Why Did Alexander Burn Thebes to the Ground?

February 15, 2024

When the Greek city-state of Thebes revolted against Macedonian rule, Alexander decided to crush it. According to historian Arrian, he slaughtered all of the male residents and enslaved the women and children. This brutal punishment was meant to send a message that he would not tolerate dissent. It was also intended to discourage other Greek states from trying to throw off the Macedonian yoke.

It's impossible to know for sure what drove Alexander to destroy Thebes with such ruthlessness. Perhaps it was a desire to solidify his position as ruler of the Greek world and prepare for his next campaign against the Persian Empire. Or maybe it was a combination of factors.

One thing is for sure, the destruction of Thebes shook other city-states in Greece and made it harder for them to break free from the Macedonian yoke. It may have even inspired the demagogues who had encouraged the Thebans to revolt in the first place.

Thebes had been under Macedonian control since the battle of Chaeronea.
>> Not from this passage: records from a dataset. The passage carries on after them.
$ cat config.mk
export PLATFORM = sky130hd
export DESIGN_NAME = dv_formatter_control
export DESIGN_NICKNAME = d
export VERILOG_FILES = /design/src/inc/dvf_pkg.sv /design/src/logic/dv_formatter_control.sv
export VERILOG_INCLUDE_DIRS = /design/src /design/src/inc
export SDC_FILE = /design/constraint.sdc
export NUM_CORES = 1
export LEC_CHECK = 0
export ABC_AREA = 1
export ABC_CLOCK_PERIOD_IN_PS = 3200
export BUFFER_PORTS_ARGS = -buffer_cell sky130_fd_sc_hd__buf_2
export CORE_AREA = 2 2 200 202
export CTS_CLUSTER_SIZE = 40
export DETAILED_ROUTE_END_ITERATION = 6
export DIE_AREA = 0 0 202 204
export SLEW_MARGIN = 15
export SYNTH_ARGS = -nofsm -noshare
export SYNTH_HDL_FRONTEND = slang
export SYNTH_SLANG_ARGS = --single-unit
export TNS_END_PERCENT = 30
$ cat constraint.sdc
create_clock -name clk_i -period 3.2 [get_ports clk_i]
set_input_delay 0.8 -clock clk_i [delete_from_list [all_inputs] [get_ports clk_i]]
set_output_delay 0.8 -clock clk_i [all_outputs]
set_load 0.01 [all_outputs]
$ cat src/inc/dvf_regs.svh
// Purpose: Constants for the DV formatter control register bank.
// Assumes: Classic Wishbone, 32-bit data, 50 MHz clk_i.
// Notes:   Only bits 10 to 31 of the control word are held here.
`ifndef DVF_REGS_SVH
`define DVF_REGS_SVH
`define DVF_CTRL_OFS     8'hf0
`define DVF_RXFIFO_OFS   8'hf4
`define DVF_TXFIFO_OFS   8'hf8
`define DVF_STAT_OFS     8'hfc
`define DVF_B_RELEASE    10
`define DVF_B_TSINS      11
`define DVF_B_VSTD       12
`define DVF_B_STRIP      16
`define DVF_B_MODE_LO    18
`define DVF_B_RXDST      24
`define DVF_B_TXSRC      25
`define DVF_B_RXFL       26
`define DVF_B_TXFL       27
`define DVF_B_SUB        28
`define DVF_B_HDRINS     31
`define DVF_CTRL_RESET   32'h0000_1000
`define DVF_CTRL_RWMASK  32'h930d_1c00
`endif

$ cat src/inc/dvf_pkg.sv
// Purpose: Types for the DV formatter control bank.
// Assumes: Nothing.
// Notes:   Mode code zero is DV.
package dvf_pkg;
  typedef enum logic [1:0] {
    MODE_DV,
    MODE_ONE,
    MODE_TWO,
    MODE_THREE
  } op_mode_t;
  typedef enum {
    GATE_IDLE,
    GATE_OUT_SEEN,
    GATE_OPEN
  } gate_state_t;
endpackage

$ cat src/logic/dv_formatter_control.sv
// Purpose: DV formatter control word, FIFO path selection and read gating.
// Assumes: Classic Wishbone slave, one-wait-state ack; strobes synchronous.
// Notes:   FIFOs are two-entry buffers; framing logic lies outside this bank.
//
// The Wishbone interface to the registers and the address map were left to the implementer.
`timescale 1ns/1ps
`include "dvf_regs.svh"
module dv_formatter_control
  import dvf_pkg::*;
(
  input  wire logic        clk_i,
  input  wire logic        rst_i,
  input  wire logic        cyc_i,
  input  wire logic        stb_i,
  input  wire logic        we_i,
  input  wire logic [7:0]  adr_i,
  input  wire logic [3:0]  sel_i,
  input  wire logic [31:0] dat_i,
  output logic      [31:0] dat_o,
  output logic             ack_o,
  input  wire logic [31:0] rx_data_i,
  input  wire logic        rx_valid_i,
  output logic             rx_ready_o,
  input  wire logic        output_frame_strobe_i,
  input  wire logic        input_frame_strobe_i,
  input  wire logic        bulk_output_enable_i,
  output logic      [31:0] port_rd_data_o,
  output logic             port_rd_valid_o,
  input  wire logic [31:0] port_wr_data_i,
  input  wire logic        port_wr_valid_i,
  output logic             port_wr_ready_o,
  output logic      [31:0] tx_data_o,
  output logic             tx_valid_o,
  input  wire logic        tx_ready_i,
  output logic             video_standard_select_o,
  output logic             timestamp_insert_enable_o,
  output logic             receive_header_strip_o,
  output logic             transmit_header_insert_o,
  output logic             video_sub_mode_o,
  output logic [1:0]       mode_code_o,
  output logic             dv_mode_o
);

  // ----------------------------------------
  // Bus decode
  // ----------------------------------------
  logic [31:0]   ctrl_ff;
  logic [31:0]   wmask;
  logic          req;
  logic          wr_ctrl;
  logic          host_rx_pop;
  logic          host_tx_push;
  logic          rx_flush_ff;
  logic          tx_flush_ff;
  logic [31:0]   rx_q [2];
  logic [1:0]    rx_cnt_ff;
  logic          rx_rp_ff;
  logic          rx_wp_ff;
  logic [1:0]    nxt_rx_cnt;
  logic [31:0]   tx_q [2];
  logic [1:0]    tx_cnt_ff;
  logic          tx_rp_ff;
  logic          tx_wp_ff;
  gate_state_t   gate_ff;
  logic          gate_open;
  logic          rx_push;
  logic          rx_pop;
  logic          tx_push;
  logic          tx_pop;
  logic          port_pop;
  logic          rx_dst;
  logic          tx_src;
  logic [31:0]   tx_in;

  function automatic logic [31:0] lane_mask(input logic [3:0] s);
    lane_mask = {{8{s[3]}}, {8{s[2]}}, {8{s[1]}}, {8{s[0]}}};
  endfunction

  assign req          = cyc_i && stb_i && !ack_o;
  assign wmask        = lane_mask(sel_i) & `DVF_CTRL_RWMASK;
  assign wr_ctrl      = req && we_i && adr_i == `DVF_CTRL_OFS;
  assign rx_dst       = ctrl_ff[`DVF_B_RXDST];
  assign tx_src       = ctrl_ff[`DVF_B_TXSRC];
  assign host_rx_pop  = req && !we_i && adr_i == `DVF_RXFIFO_OFS && !rx_dst;
  assign host_tx_push = req && we_i && adr_i == `DVF_TXFIFO_OFS && !tx_src;

  always_ff @(posedge clk_i) begin
    if (rst_i) begin
      ack_o <= 1'b0;
    end else begin
      ack_o <= req;
    end
  end

  // ----------------------------------------
  // Control word
  // ----------------------------------------
  always_ff @(posedge clk_i) begin
    if (rst_i) begin
      ctrl_ff <= `DVF_CTRL_RESET;
    end else if (wr_ctrl) begin
      ctrl_ff <= (ctrl_ff & ~wmask) | (dat_i & wmask);
    end
  end

  // Flush pulses last one cycle; the bits lie outside the writable mask, so they never read back as set
  always_ff @(posedge clk_i) begin
    if (rst_i) begin
      rx_flush_ff <= 1'b0;
      tx_flush_ff <= 1'b0;
    end else begin
      rx_flush_ff <= wr_ctrl && sel_i[3] && dat_i[`DVF_B_RXFL];
      tx_flush_ff <= wr_ctrl && sel_i[3] && dat_i[`DVF_B_TXFL];
    end
  end

  always_ff @(posedge clk_i) begin
    if (rst_i) begin
      video_standard_select_o   <= 1'b1;
      timestamp_insert_enable_o <= 1'b0;
      receive_header_strip_o    <= 1'b0;
      transmit_header_insert_o  <= 1'b0;
      video_sub_mode_o          <= 1'b0;
      mode_code_o               <= 2'h0;
      dv_mode_o                 <= 1'b1;
    end else begin
      video_standard_select_o   <= ctrl_ff[`DVF_B_VSTD];
      timestamp_insert_enable_o <= ctrl_ff[`DVF_B_TSINS];
      receive_header_strip_o    <= ctrl_ff[`DVF_B_STRIP];
      transmit_header_insert_o  <= ctrl_ff[`DVF_B_HDRINS];
      video_sub_mode_o          <= ctrl_ff[`DVF_B_SUB];
      mode_code_o               <= ctrl_ff[`DVF_B_MODE_LO +: 2];
      dv_mode_o                 <= op_mode_t'(ctrl_ff[`DVF_B_MODE_LO +: 2]) == MODE_DV;
    end
  end

  // ----------------------------------------
  // Read data
  // ----------------------------------------
  always_ff @(posedge clk_i) begin
    if (rst_i) begin
      dat_o <= 32'h0;
    end else if (req && !we_i) begin
      case (adr_i)
        `DVF_CTRL_OFS:   dat_o <= ctrl_ff & `DVF_CTRL_RWMASK;
        `DVF_RXFIFO_OFS: dat_o <= (!rx_dst && rx_cnt_ff != 2'h0) ? rx_q[rx_rp_ff] : 32'h0;
        `DVF_STAT_OFS:   dat_o <= {26'h0, gate_open, tx_cnt_ff, rx_cnt_ff, rx_dst};
        default:         dat_o <= 32'h0;
      endcase
    end else begin
      dat_o <= 32'h0;
    end
  end

  // ----------------------------------------
  // Receive buffer
  // ----------------------------------------
  // Sub-mode 1 keeps only headers in registers outside, so nothing is queued
  assign rx_push    = rx_valid_i && rx_ready_o && rx_cnt_ff != 2'h2 && !video_sub_mode_o;
  assign port_pop   = rx_dst && gate_open && bulk_output_enable_i && rx_cnt_ff != 2'h0;
  assign rx_pop     = rx_cnt_ff != 2'h0 && (host_rx_pop || port_pop);
  assign nxt_rx_cnt = rx_flush_ff ? 2'h0 : rx_cnt_ff + {1'b0, rx_push} - {1'b0, rx_pop};

  // Ready looks one count ahead so it can stay a flop without overfilling
  always_ff @(posedge clk_i) begin
    if (rst_i) begin
      rx_ready_o <= 1'b1;
    end else begin
      rx_ready_o <= nxt_rx_cnt != 2'h2 || ctrl_ff[`DVF_B_SUB];
    end
  end

  always_ff @(posedge clk_i) begin
    if (rst_i || rx_flush_ff) begin
      rx_cnt_ff <= 2'h0;
      rx_rp_ff  <= 1'b0;
      rx_wp_ff  <= 1'b0;
    end else begin
      rx_cnt_ff <= rx_cnt_ff + {1'b0, rx_push} - {1'b0, rx_pop};
      rx_rp_ff  <= rx_rp_ff ^ rx_pop;
      rx_wp_ff  <= rx_wp_ff ^ rx_push;
    end
  end

  always_ff @(posedge clk_i) begin
    if (rx_push) begin
      rx_q[rx_wp_ff] <= rx_data_i;
    end
  end

  // ----------------------------------------
  // Gated release toward the port
  // ----------------------------------------
  always_ff @(posedge clk_i) begin
    if (rst_i) begin
      gate_ff <= GATE_IDLE;
    end else begin
      case (gate_ff)
        GATE_IDLE:     if (output_frame_strobe_i) gate_ff <= GATE_OUT_SEEN;
        GATE_OUT_SEEN: if (input_frame_strobe_i) gate_ff <= GATE_OPEN;
        GATE_OPEN:     if (!bulk_output_enable_i && output_frame_strobe_i) begin
          gate_ff <= GATE_OUT_SEEN;
        end
        default:       gate_ff <= GATE_IDLE;
      endcase
    end
  end

  assign gate_open = !(ctrl_ff[`DVF_B_RELEASE] && dv_mode_o) || gate_ff == GATE_OPEN;

  always_ff @(posedge clk_i) begin
    if (rst_i) begin
      port_rd_valid_o <= 1'b0;
      port_rd_data_o  <= 32'h0;
    end else begin
      port_rd_valid_o <= port_pop;
      port_rd_data_o  <= port_pop ? rx_q[rx_rp_ff] : 32'h0;
    end
  end

  // ----------------------------------------
  // Transmit buffer
  // ----------------------------------------
  // Sub-mode 1 sends empty packets only, so payload is not accepted
  assign tx_in   = tx_src ? port_wr_data_i : dat_i;
  assign tx_push = tx_cnt_ff != 2'h2 && !video_sub_mode_o
                   && (tx_src ? port_wr_valid_i && port_wr_ready_o : host_tx_push);
  assign tx_pop  = tx_valid_o && tx_ready_i;

  always_ff @(posedge clk_i) begin
    if (rst_i) begin
      port_wr_ready_o <= 1'b0;
    end else begin
      port_wr_ready_o <= tx_src && !video_sub_mode_o && tx_cnt_ff == 2'h0;
    end
  end

  always_ff @(posedge clk_i) begin
    if (rst_i || tx_flush_ff) begin
      tx_cnt_ff <= 2'h0;
      tx_rp_ff  <= 1'b0;
      tx_wp_ff  <= 1'b0;
    end else begin
      tx_cnt_ff <= tx_cnt_ff + {1'b0, tx_push} - {1'b0, tx_pop};
      tx_rp_ff  <= tx_rp_ff ^ tx_pop;
      tx_wp_ff  <= tx_wp_ff ^ tx_push;
    end
  end

  always_ff @(posedge clk_i) begin
    if (tx_push) begin
      tx_q[tx_wp_ff] <= tx_in;
    end
  end

  always_ff @(posedge clk_i) begin
    if (rst_i || tx_flush_ff) begin
      tx_valid_o <= 1'b0;
      tx_data_o  <= 32'h0;
    end else if (!tx_valid_o || tx_ready_i) begin
      tx_valid_o <= tx_cnt_ff > {1'b0, tx_pop};
      tx_data_o  <= tx_q[tx_rp_ff ^ tx_pop];
    end
  end

  // ----------------------------------------
  // Checks
  // ----------------------------------------
  reset_value_a: assert property (@(posedge clk_i) $fell(rst_i) |->
    ctrl_ff == `DVF_CTRL_RESET) else $error("Control word reset value wrong");
  std_reset_a: assert property (@(posedge clk_i) rst_i |=> video_standard_select_o)
    else $error("Video standard not NTSC after reset");
  reserved_zero_a: assert property (@(posedge clk_i) disable iff (rst_i)
    (ctrl_ff & ~`DVF_CTRL_RWMASK) == 32'h0) else $error("Reserved bit set");
  rx_flush_a: assert property (@(posedge clk_i) disable iff (rst_i)
    wr_ctrl && sel_i[3] && dat_i[`DVF_B_RXFL] |=> ##1 rx_cnt_ff == 2'h0 && !rx_flush_ff)
    else $error("Receive flush failed");
  tx_flush_a: assert property (@(posedge clk_i) disable iff (rst_i)
    wr_ctrl && sel_i[3] && dat_i[`DVF_B_TXFL] |=> ##1 tx_cnt_ff == 2'h0 && !tx_flush_ff)
    else $error("Transmit flush failed");
  port_gate_a: assert property (@(posedge clk_i) disable iff (rst_i)
    port_rd_valid_o |-> $past(rx_dst) && $past(bulk_output_enable_i))
    else $error("Port read without destination or enable");
  release_free_a: assert property (@(posedge clk_i) disable iff (rst_i)
    !ctrl_ff[`DVF_B_RELEASE] && rx_dst && bulk_output_enable_i && rx_cnt_ff != 2'h0
    |=> port_rd_valid_o) else $error("Ungated read not released");
  release_order_a: assert property (@(posedge clk_i) disable iff (rst_i)
    ctrl_ff[`DVF_B_RELEASE] && dv_mode_o && gate_ff == GATE_IDLE |-> !port_pop)
    else $error("Gated read before strobes");
  host_rx_block_a: assert property (@(posedge clk_i) disable iff (rst_i)
    rx_dst && req && !we_i && adr_i == `DVF_RXFIFO_OFS |=> dat_o == 32'h0)
    else $error("Host read of port FIFO returned data");
  host_tx_block_a: assert property (@(posedge clk_i) disable iff (rst_i)
    !tx_src && port_wr_valid_i && !host_tx_push |=> tx_cnt_ff <= $past(tx_cnt_ff))
    else $error("Port write accepted with host source");
  dv_decode_a: assert property (@(posedge clk_i) disable iff (rst_i)
    ##1 dv_mode_o == ($past(ctrl_ff[`DVF_B_MODE_LO +: 2]) == 2'h0))
    else $error("Mode decode wrong");
  vstd_map_a: assert property (@(posedge clk_i) disable iff (rst_i)
    ##1 video_standard_select_o == $past(ctrl_ff[`DVF_B_VSTD]))
    else $error("Video standard output does not follow control");
  rx_sub_keep_a: assert property (@(posedge clk_i) disable iff (rst_i)
    video_sub_mode_o |=> rx_cnt_ff <= $past(rx_cnt_ff))
    else $error("Receive FIFO grew in header-only sub-mode");
  tx_sub_keep_a: assert property (@(posedge clk_i) disable iff (rst_i)
    video_sub_mode_o |=> tx_cnt_ff <= $past(tx_cnt_ff))
    else $error("Transmit FIFO grew in empty-packet sub-mode");
  port_src_a: assert property (@(posedge clk_i) disable iff (rst_i)
    tx_src && port_wr_valid_i && port_wr_ready_o && !video_sub_mode_o
    && tx_cnt_ff == 2'h0 && !tx_flush_ff |=> tx_cnt_ff == 2'h1)
    else $error("Port write not taken with port source");
endmodule

**Word-level counts from Yosys, hierarchy flattened**

Memory sizes are Yosys's and may differ from the RTL's. A register that Yosys moved wholly into a read port is not among the register bits.
Index checks and enable logic that the tools add are counted.

- Bits in writable memories: 128
- Bits in read-only memories: 0
- Bits of input ports: 119
- Latch bits: 0
- Word-level logic and storage cells: 117
- Bits in registers: 151
- Memories: 2

- Equal/unequal tests: 13
- Muxes and demuxes: 14
- Divide/modulo/power cells: 0
- $lt $le $gt $ge: 1
- Bitwise logic cells: 10
- Multiply operators: 0
- Reductions and logical operators: 49
- Shift operators: 0
- $add $sub $neg: 4

Memories:

| name | words | width | rd ports | clocked after Yosys merged registers in | write ports | RTL line | source |
|---|---|---|---|---|---|---|---|
| rx_q | 2 | 32 | 1 | 1 | 1 | dv_formatter_control.sv:55 | `logic [31:0] rx_q [2];` |
| tx_q | 2 | 32 | 1 | 1 | 1 | dv_formatter_control.sv:60 | `logic [31:0] tx_q [2];` |

Operator list:

| kind | number |
|---|---|
| 32-bit case mux with 3 select lines | 2 |
| 32-bit two-way mux | 5 |
| 32-bit AND | 2 |
| 32-bit by 1-bit equality test with 1-bit output (second input constant) | 1 |
| 32-bit by 2-bit equality test with 1-bit output (second input constant) | 1 |
| 32-bit by 3-bit equality test with 1-bit output (second input constant) | 1 |
| 8-bit equality test (second input constant) | 4 |
| 32-bit zero test | 1 |
| 32-bit inverter | 1 |
| 32-bit bitwise OR | 1 |
| 1-bit logical AND | 28 |
| 2-bit inequality test (second input constant) | 6 |
| 1-bit zero test | 8 |
| 1-bit logical OR | 6 |
| 1-bit two-way mux | 6 |
| 2-bit by 1-bit adder with 2-bit output | 2 |
| 2-bit zero test | 2 |
| 2-bit OR reduction | 2 |
| 2-bit by 1-bit subtractor with 2-bit output | 2 |
| 1-bit bitwise XOR | 4 |
| 3-bit AND reduction | 1 |
| 2-bit by 1-bit greater-than comparator with 1-bit output | 1 |
| 2-bit two-way mux | 1 |
| 1-bit inverter | 2 |
| 2-bit nonzero test | 1 |

**Logic depth before layout (Yosys ltp)**

Gate-level depths: netlist of the first run.

- Word-level depth: 12
- Mapped depth: 13

**Worst setup path after synthesis of the first run**

OpenSTA, ideal clock, no wires.

- Path type: input port to flip-flop
- Start: input port cyc_i
- End: memory tx_q[1][0] (enable)
- Setup time: 0.392 ns
- Data arrival time: 2.255 ns
- Path slack: 0.553 ns
- Cell stages on the path: 9
- Path buffers: 0
- Cell sequence: nand2_1 nor2_1 inv_1 nor2_4 nand3_1 nand2_1 nand2_1 inv_1 ha_1

- Longest elaborated chain between the ends: 9

Ends and longest elaborated chain:

| what | RTL line | source |
|---|---|---|
| start, declared | dv_formatter_control.sv:13 | `input wire logic cyc_i,` |
| 1-bit logical AND (2 in series) | dv_formatter_control.sv:79 | `assign req = cyc_i && stb_i && !ack_o;` |
| 1-bit logical AND | dv_formatter_control.sv:85 | `` assign host_tx_push = req && we_i && adr_i == `DVF_TXFIFO_OFS && !tx_src; `` |
| 1-bit logical AND (no line) | - |  |
| 1-bit logical AND | dv_formatter_control.sv:85 |  |
| 1-bit two-way mux | dv_formatter_control.sv:227 | `&& (tx_src ? port_wr_valid_i && port_wr_ready_o : host_tx_push);` |
| 1-bit logical AND | dv_formatter_control.sv:227 |  |
| 1-bit two-way mux | dv_formatter_control.sv:251 | `if (tx_push) begin` |
| 1-bit two-way mux (not written as such) | dv_formatter_control.sv:252 | `tx_q[tx_wp_ff] <= tx_in;` |
| end, declared | dv_formatter_control.sv:60 |  |

No other way between the ends.

**Final worst setup path of the first run**

- Start: input port cyc_i
- End: register tx_cnt_ff[1]

- Longest elaborated chain between the ends: 9

Ends and longest elaborated chain:

| what | RTL line | source |
|---|---|---|
| 1-bit logical AND (2 in series) | dv_formatter_control.sv:79 |  |
| 1-bit logical AND | dv_formatter_control.sv:85 |  |
| 1-bit logical AND (no line) | - |  |
| 1-bit logical AND | dv_formatter_control.sv:85 |  |
| 1-bit two-way mux | dv_formatter_control.sv:227 |  |
| 1-bit logical AND | dv_formatter_control.sv:227 |  |
| 2-bit by 1-bit adder with 2-bit output | dv_formatter_control.sv:244 | `tx_cnt_ff <= tx_cnt_ff + {1'b0, tx_push} - {1'b0, tx_pop};` |
| 2-bit by 1-bit subtractor with 2-bit output | dv_formatter_control.sv:244 |  |
| end signal, assigned | dv_formatter_control.sv:244 |  |
| end, declared | dv_formatter_control.sv:61 | `logic [1:0] tx_cnt_ff;` |

No other way between the ends.
A chain may end at the register's enable or synchronous reset.

==> results of run 1 <==
## final timing paths
check | start | to | slack, ns | cells past startpoint
setup / recovery | cyc_i | tx_cnt_ff[1]$_SDFF_PP0_ | 1.14 | 14
setup reg to reg | rx_cnt_ff[0]$_SDFF_PP0_ | rx_q[1][28]$_DFFE_PP_ | 1.15 | 4
hold / removal | rx_data_i[8] | rx_q[0][8]$_DFFE_PP_ | 0.42 | 1
hold reg to reg | register | mode_code_o[0]$_SDFF_PP0_ | 0.47 | 2
## area by class of cell
cell class / count / area (um^2) / area share, %
Clock inverter: 17 / 178 / 1.43
Tap cell: 525 / 657 / 5.30
Inverter: 90 / 339 / 2.73
Multi-Input combinational cell: 536 / 2660 / 21.4
Sequential cell: 259 / 6470 / 52.2
Antenna cell: 3 / 7.51 / 0.0606
Timing Repair Buffer: 239 / 1250 / 10.1
Clock buffer: 39 / 836 / 6.74
## flip-flops by register name, indices dropped and copies added, names as in the netlist, 2 cells and up, named ones only
signal / flops
tx_q: 64
mode_code_o: 2
tx_cnt_ff: 2
dat_o: 32
rx_q: 64
port_rd_data_o: 32
gate_ff: 2
tx_data_o: 32
rx_cnt_ff: 2
## per-stage QoR
| step | instances | power (mW) | hold slack, ns |
|---|---|---|---|
| global placement | 1649 | 4.48 | 0.456 |
| detailed placement | 1649 | 4.50 | 0.461 |
| floorplan | 919 | 4.21 | 0.425 |
| finish | 1708 | 7.84 | 0.421 |
| global route | 1705 | 8.20 | 0.396 |
| CTS | 1705 | 7.98 | 0.392 |
## layer usage
| metal | global-route usage [%] | vias to the layer above | wire (um) |
|---|---|---|---|
| li1 | - | 3459 | - |
| met1 | 14.0 | 3192 | 10300 |
| met2 | 21.0 | 219 | 12000 |
| met3 | 4.91 | 43 | 2400 |
| met4 | 2.63 | 4 | 514 |
| met5 | 0 | - | 30 |
## worst register-to-register path, cell delays in order (launching register included)
cell	delay [ns]
sky130_fd_sc_hd__dfxtp_1	0.41
sky130_fd_sc_hd__nor2_1	0.07
sky130_fd_sc_hd__nor4_1	0.47
sky130_fd_sc_hd__ha_2	0.30
sky130_fd_sc_hd__buf_4	0.40
## layout by cell type, fill, tap and decap left out, types with 5 or more instances in the layout
master,count
sky130_fd_sc_hd__nand2_1,232
sky130_fd_sc_hd__inv_6,5
sky130_fd_sc_hd__ha_1,5
sky130_fd_sc_hd__dfxtp_1,129
sky130_fd_sc_hd__nor2_1,82
sky130_fd_sc_hd__or2_2,33
sky130_fd_sc_hd__a21oi_1,19
sky130_fd_sc_hd__clkinv_2,6
sky130_fd_sc_hd__nand3_1,84
sky130_fd_sc_hd__nor2_2,10
sky130_fd_sc_hd__inv_1,83
sky130_fd_sc_hd__o21ai_0,11
sky130_fd_sc_hd__nand2_2,5
sky130_fd_sc_hd__edfxtp_1,128
sky130_fd_sc_hd__clkbuf_1,5
sky130_fd_sc_hd__buf_4,11
sky130_fd_sc_hd__clkbuf_16,31
sky130_fd_sc_hd__mux2i_1,25
sky130_fd_sc_hd__buf_2,226
## cells by family (layout without fill, tap and decap cells)
| group | after synthesis | in the layout | share of synthesized area (%) |
|---|---|---|---|
| compound gates | 33 | 33 | 1.74 |
| fa+ha+maj | 9 | 9 | 1.17 |
| flops | 259 | 259 | 67.2 |
| mux | 25 | 25 | 2.60 |
| xor+xnor | 3 | 3 | 0.273 |
| other cells | 0 | 3 | 0 |
| buf+inv | 124 | 385 | 5.39 |
| simple gates | 466 | 466 | 21.7 |
## power breakdown
group	switching, mW	leakage (nW)	internal (mW)	total [mW]
clock	1.40	0.501	2.03	3.43
combinational	0.444	2.88	0.245	0.689
sequential	0.0587	2.24	3.66	3.72
total	1.91	5.62	5.94	7.84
A teenaged Alexander fought alongside his father Philip's army during this decisive victory. After the battle, Philip forced Thebes to renounce its alliance with Athens and become part of the League of Corinth. The Thebans reluctantly agreed to this.

Normally, after defeating an opponent, Alexander would move on, perhaps leaving behind some of his forces or installing a local leader as ruler. But this was not the case in Thebes. Instead, he decided to burn the city and slaughter or enslave almost all of its inhabitants.